7.1.3 Specific Aim #3: Rectilinear 1PD (LEENA)
The rectilinear 1PD or LEENA acquisition utilizes echo shifting between even
and odd lines of K-space similar to the radial 1PD acquisition in Specific Aim #2. The
LEENA method uses parallel image reconstruction techniques rather than oversampling
of the low K-space frequencies to obtain separate fat and water images. As demonstrated
by subjective image ratings (Chapter 6), the LEENA method obtains a higher resolution /
time in comparison to the rectilinear 2PD with a more efficient K-space coverage.
Further development of sensitivity regularization methods, more robust phase
unwrapping algorithms, and the utilization of improved parallel imaging coil sets would
improve the overall SNR and reduce the level of artifacts in the LEENA images.
The LEENA technique results in a 50% reduction in acquisition time as the total
number of acquired views is halved.
As for the Radial 1PD acquisition, the SNR
decreases in the LEENA acquisition go beyond the theoretical values predicted by
Equation 7.1.
The LEENA technique creates an additional decrease in SNR to
reconstruct the unaliased images (Chapter 4).

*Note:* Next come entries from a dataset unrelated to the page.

[src/rtl/text_console.sv]
// text_console: byte-stream front end for the text VRAM CPU port.
// Interprets CR/LF/BS/FF, maintains a cursor, writes glyph codes, and
// scrolls or clears the screen through read/copy/write sequences on the
// single VRAM port. Outputs are decoded from registered state only.
module text_console #(
    parameter int COLS       = 80,
    parameter int ROWS       = 60,
    parameter int ADDR_WIDTH = 13,
    parameter int COL_WIDTH  = 7,
    parameter int ROW_WIDTH  = 6
) (
    input  logic                  clk,
    input  logic                  rst,
    input  logic                  in_valid,
    output logic                  in_ready,
    input  logic [7:0]            in_char,
    output logic                  vram_we,
    output logic [ADDR_WIDTH-1:0] vram_addr,
    output logic [7:0]            vram_wdata,
    input  logic [7:0]            vram_rdata,
    output logic [COL_WIDTH-1:0]  cursor_col,
    output logic [ROW_WIDTH-1:0]  cursor_row,
    output logic                  busy
);

    // Geometry constants, all sized to the register they are compared with.
    localparam logic [COL_WIDTH-1:0]  LAST_COL    = COL_WIDTH'(COLS - 1);
    localparam logic [ROW_WIDTH-1:0]  LAST_ROW    = ROW_WIDTH'(ROWS - 1);
    localparam logic [ADDR_WIDTH-1:0] COLS_A      = ADDR_WIDTH'(COLS);
    localparam logic [ADDR_WIDTH-1:0] COPY_LAST   = ADDR_WIDTH'((ROWS - 1) * COLS - 1);
    localparam logic [ADDR_WIDTH-1:0] BOTTOM_ROW  = ADDR_WIDTH'((ROWS - 1) * COLS);
    localparam logic [ADDR_WIDTH-1:0] SCREEN_LAST = ADDR_WIDTH'(COLS * ROWS - 1);

    localparam logic [7:0] CH_BS    = 8'h08;
    localparam logic [7:0] CH_LF    = 8'h0A;
    localparam logic [7:0] CH_FF    = 8'h0C;
    localparam logic [7:0] CH_CR    = 8'h0D;
    localparam logic [7:0] CH_SPACE = 8'h20;

    typedef enum logic [2:0] {
        ST_IDLE,
        ST_EXEC,
        ST_SCROLL_RD,
        ST_SCROLL_WR,
        ST_CLEAR
    } state_t;

    state_t                r_state, w_state_nxt;
    logic [7:0]            r_char,  w_char_nxt;
    logic [COL_WIDTH-1:0]  r_col,   w_col_nxt;
    logic [ROW_WIDTH-1:0]  r_row,   w_row_nxt;
    logic [ADDR_WIDTH-1:0] r_ptr,   w_ptr_nxt;
    logic [ADDR_WIDTH-1:0] r_end,   w_end_nxt;

    logic                  w_printable;
    logic [ADDR_WIDTH-1:0] w_cursor_addr;

    // Everything from 0x20 upward, including 0x7F-0xFF, is a glyph.
    assign w_printable   = (r_char >= CH_SPACE);
    // Parameter constraints keep row*COLS+col inside ADDR_WIDTH bits.
    assign w_cursor_addr = ADDR_WIDTH'(r_row) * COLS_A + ADDR_WIDTH'(r_col);

    assign cursor_col = r_col;
    assign cursor_row = r_row;

    // State and datapath registers; reset aborts any scroll or clear at once.
    always_ff @(posedge clk) begin
        // NOTE: sequential state uses <= so every register samples pre-edge values.
        if (rst) begin
            r_state <= ST_IDLE;
            r_char  <= '0;
            r_col   <= '0;
            r_row   <= '0;
            r_ptr   <= '0;
            r_end   <= '0;
        end else begin
            r_state <= w_state_nxt;
            r_char  <= w_char_nxt;
            r_col   <= w_col_nxt;
            r_row   <= w_row_nxt;
            r_ptr   <= w_ptr_nxt;
            r_end   <= w_end_nxt;
        end
    end

    // Next-state and next-datapath decode.
    always_comb begin
        // NOTE: every variable is defaulted first so no path can infer a latch.
        w_state_nxt = r_state;
        w_char_nxt  = r_char;
        w_col_nxt   = r_col;
        w_row_nxt   = r_row;
        w_ptr_nxt   = r_ptr;
        w_end_nxt   = r_end;

        case (r_state)
            ST_IDLE: begin
                if (in_valid) begin
                    w_char_nxt  = in_char;
                    w_state_nxt = ST_EXEC;
                end
            end

            ST_EXEC: begin
                w_state_nxt = ST_IDLE;
                if (r_char == CH_CR) begin
                    w_col_nxt = '0;
                end else if (r_char == CH_LF) begin
                    w_col_nxt = '0;
                    if (r_row < LAST_ROW) begin
                        w_row_nxt = r_row + 1'b1;
                    end else begin
                        w_ptr_nxt   = '0;
                        w_state_nxt = ST_SCROLL_RD;
                    end
                end else if (r_char == CH_BS) begin
                    if (r_col != '0) begin
                        w_col_nxt = r_col - 1'b1;
                    end
                end else if (r_char == CH_FF) begin
                    w_ptr_nxt   = '0;
                    w_end_nxt   = SCREEN_LAST;
                    w_col_nxt   = '0;
                    w_row_nxt   = '0;
                    w_state_nxt = ST_CLEAR;
                end else if (w_printable) begin
                    if (r_col < LAST_COL) begin
                        w_col_nxt = r_col + 1'b1;
                    end else begin
                        w_col_nxt = '0;
                        if (r_row < LAST_ROW) begin
                            w_row_nxt = r_row + 1'b1;
                        end else begin
                            w_ptr_nxt   = '0;
                            w_state_nxt = ST_SCROLL_RD;
                        end
                    end
                end
            end

            ST_SCROLL_RD: begin
                w_state_nxt = ST_SCROLL_WR;
            end

            ST_SCROLL_WR: begin
                if (r_ptr == COPY_LAST) begin
                    // Copy finished; blank the freshly exposed bottom row.
                    w_ptr_nxt   = BOTTOM_ROW;
                    w_end_nxt   = SCREEN_LAST;
                    w_state_nxt = ST_CLEAR;
                end else begin
                    w_ptr_nxt   = r_ptr + 1'b1;
                    w_state_nxt = ST_SCROLL_RD;
                end
            end

            ST_CLEAR: begin
                if (r_ptr == r_end) begin
                    w_state_nxt = ST_IDLE;
                end else begin
                    w_ptr_nxt = r_ptr + 1'b1;
                end
            end

            default: begin
                w_state_nxt = ST_IDLE;
            end
        endcase
    end

    // Moore output decode; held quiet while reset is asserted.
    always_comb begin
        vram_we    = 1'b0;
        vram_addr  = '0;
        vram_wdata = '0;
        in_ready   = 1'b0;
        busy       = 1'b0;

        if (!rst) begin
            in_ready = (r_state == ST_IDLE);
            busy     = (r_state != ST_IDLE);
            case (r_state)
                ST_EXEC: begin
                    if (w_printable && (r_char != CH_BS) && (r_char != CH_LF)) begin
                        vram_we    = 1'b1;
                        vram_addr  = w_cursor_addr;
                        vram_wdata = r_char;
                    end
                end
                ST_SCROLL_RD: begin
                    // Source is one row below the destination.
                    vram_addr = r_ptr + COLS_A;
                end
                ST_SCROLL_WR: begin
                    // Read data for ptr+COLS arrives this cycle.
                    vram_we    = 1'b1;
                    vram_addr  = r_ptr;
                    vram_wdata = vram_rdata;
                end
                ST_CLEAR: begin
                    vram_we    = 1'b1;
                    vram_addr  = r_ptr;
                    vram_wdata = CH_SPACE;
                end
                default: begin
                    vram_we = 1'b0;
                end
            endcase
        end
    end

endmodule
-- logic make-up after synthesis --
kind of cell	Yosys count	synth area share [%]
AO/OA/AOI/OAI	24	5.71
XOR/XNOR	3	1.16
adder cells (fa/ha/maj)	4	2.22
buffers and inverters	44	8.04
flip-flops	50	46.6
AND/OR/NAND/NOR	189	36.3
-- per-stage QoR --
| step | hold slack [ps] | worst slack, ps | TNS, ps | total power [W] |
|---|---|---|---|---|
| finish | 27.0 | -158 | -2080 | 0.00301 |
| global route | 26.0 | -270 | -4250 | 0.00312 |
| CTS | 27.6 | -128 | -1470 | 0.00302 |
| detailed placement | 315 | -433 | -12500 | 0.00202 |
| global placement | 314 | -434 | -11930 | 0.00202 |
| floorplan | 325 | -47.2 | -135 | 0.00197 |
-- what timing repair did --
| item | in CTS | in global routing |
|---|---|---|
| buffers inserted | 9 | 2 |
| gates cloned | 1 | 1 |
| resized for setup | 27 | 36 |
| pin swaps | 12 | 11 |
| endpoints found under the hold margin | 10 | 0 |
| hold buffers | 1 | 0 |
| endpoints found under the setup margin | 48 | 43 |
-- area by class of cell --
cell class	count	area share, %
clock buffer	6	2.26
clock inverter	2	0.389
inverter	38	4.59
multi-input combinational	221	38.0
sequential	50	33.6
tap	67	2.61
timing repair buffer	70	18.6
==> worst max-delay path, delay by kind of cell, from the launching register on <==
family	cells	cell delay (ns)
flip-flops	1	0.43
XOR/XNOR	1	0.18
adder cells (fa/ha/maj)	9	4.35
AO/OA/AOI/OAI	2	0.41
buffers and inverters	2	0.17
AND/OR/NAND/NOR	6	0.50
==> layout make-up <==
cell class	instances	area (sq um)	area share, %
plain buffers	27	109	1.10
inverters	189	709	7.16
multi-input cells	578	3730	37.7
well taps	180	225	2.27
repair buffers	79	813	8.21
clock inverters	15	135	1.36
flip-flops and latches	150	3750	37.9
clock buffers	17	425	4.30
## config.mk

```make
export PLATFORM = sky130hd
export DESIGN_NAME = multicycle_control
export DESIGN_NICKNAME = d
export VERILOG_FILES = /design/src/rtl/mc_control_pkg.sv /design/src/rtl/mc_opcode_classify.sv /design/src/rtl/multicycle_control.sv
export SDC_FILE = /design/constraint.sdc
export NUM_CORES = 1
export LEC_CHECK = 0
export ABC_AREA = 1
export CORE_ASPECT_RATIO = 0.6
export CORE_MARGIN = 2
export CORE_UTILIZATION = 48
export CTS_BUF_LIST = sky130_fd_sc_hd__clkbuf_4 sky130_fd_sc_hd__clkbuf_8 sky130_fd_sc_hd__clkbuf_16
export DETAILED_ROUTE_END_ITERATION = 12
export GPL_TIMING_DRIVEN = 1
export PLACE_DENSITY = 0.87
export SYNTH_ARGS = -nofsm -noshare
export SYNTH_HDL_FRONTEND = slang
export SYNTH_SLANG_ARGS = --single-unit
```

## constraint.sdc

```tcl
create_clock -name clk -period 2.1 [get_ports clk]
set_clock_uncertainty 0.1 [all_clocks]
set_input_delay 0.21 -clock clk [delete_from_list [all_inputs] [get_ports clk]]
set_output_delay 0.21 -clock clk [all_outputs]
set_load 0.1 [all_outputs]
```
$ cat config.mk
export PLATFORM = sky130hd
export DESIGN_NAME = mcpu_ctrl_fsm
export DESIGN_NICKNAME = d
export VERILOG_FILES = /design/src/rtl/mcpu_ctrl_fsm.sv
export SDC_FILE = /design/constraint.sdc
export NUM_CORES = 1
export LEC_CHECK = 0
export CORE_ASPECT_RATIO = 0.5
export CORE_MARGIN = 3
export CORE_UTILIZATION = 24
export DETAILED_ROUTE_END_ITERATION = 8
export RECOVER_POWER = 50
export SLEW_MARGIN = 20
export SYNTH_ARGS = -nofsm -noshare
export SYNTH_HDL_FRONTEND = slang
export SYNTH_SLANG_ARGS = --single-unit
$ cat constraint.sdc
create_clock -name clk -period 2.3 [get_ports clk]
set_input_delay 0.23 -clock clk [delete_from_list [all_inputs] [get_ports clk]]
set_output_delay 0.23 -clock clk [all_outputs]
set_load 0.05 [all_outputs]
**config.mk**
```make
export PLATFORM = sky130hd
export DESIGN_NAME = fht_wr_control
export DESIGN_NICKNAME = d
export VERILOG_FILES = /design/src/rtl/fht_wr_control.sv
export SDC_FILE = /design/constraint.sdc
export NUM_CORES = 1
export LEC_CHECK = 0
export BUFFER_PORTS_ARGS = -buffer_cell sky130_fd_sc_hd__buf_2
export CAP_MARGIN = 20
export CORE_ASPECT_RATIO = 0.75
export CORE_MARGIN = 1
export CORE_UTILIZATION = 35
export DETAILED_ROUTE_END_ITERATION = 10
export GPL_TIMING_DRIVEN = 0
export SETUP_SLACK_MARGIN = 0.02
export SLEW_MARGIN = 20
export SYNTH_ARGS = -nofsm -noshare
export SYNTH_HDL_FRONTEND = slang
export SYNTH_SLANG_ARGS = --single-unit
```
**constraint.sdc**
```tcl
create_clock -name iCLK -period 1.4 [get_ports iCLK]
set_input_delay 0.28 -clock iCLK [delete_from_list [all_inputs] [get_ports iCLK]]
set_output_delay 0.28 -clock iCLK [all_outputs]
set_load 0.03 [all_outputs]
```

This effect can vary greatly and is
dependent on the number of coils, the reduction factor, and the image processing methods
used in the unaliasing algorithm (39). In fact, the level of image processing (ex. low-pass
filtering, thresholding, etc) involved in the LEENA algorithm produced images with a
greater SNR than the conventional 2PD acquisition. Therefore, a more comprehensive
measure of image quality such as the PDM or human visual ratings should be used to
compare images generated from parallel imaging methods.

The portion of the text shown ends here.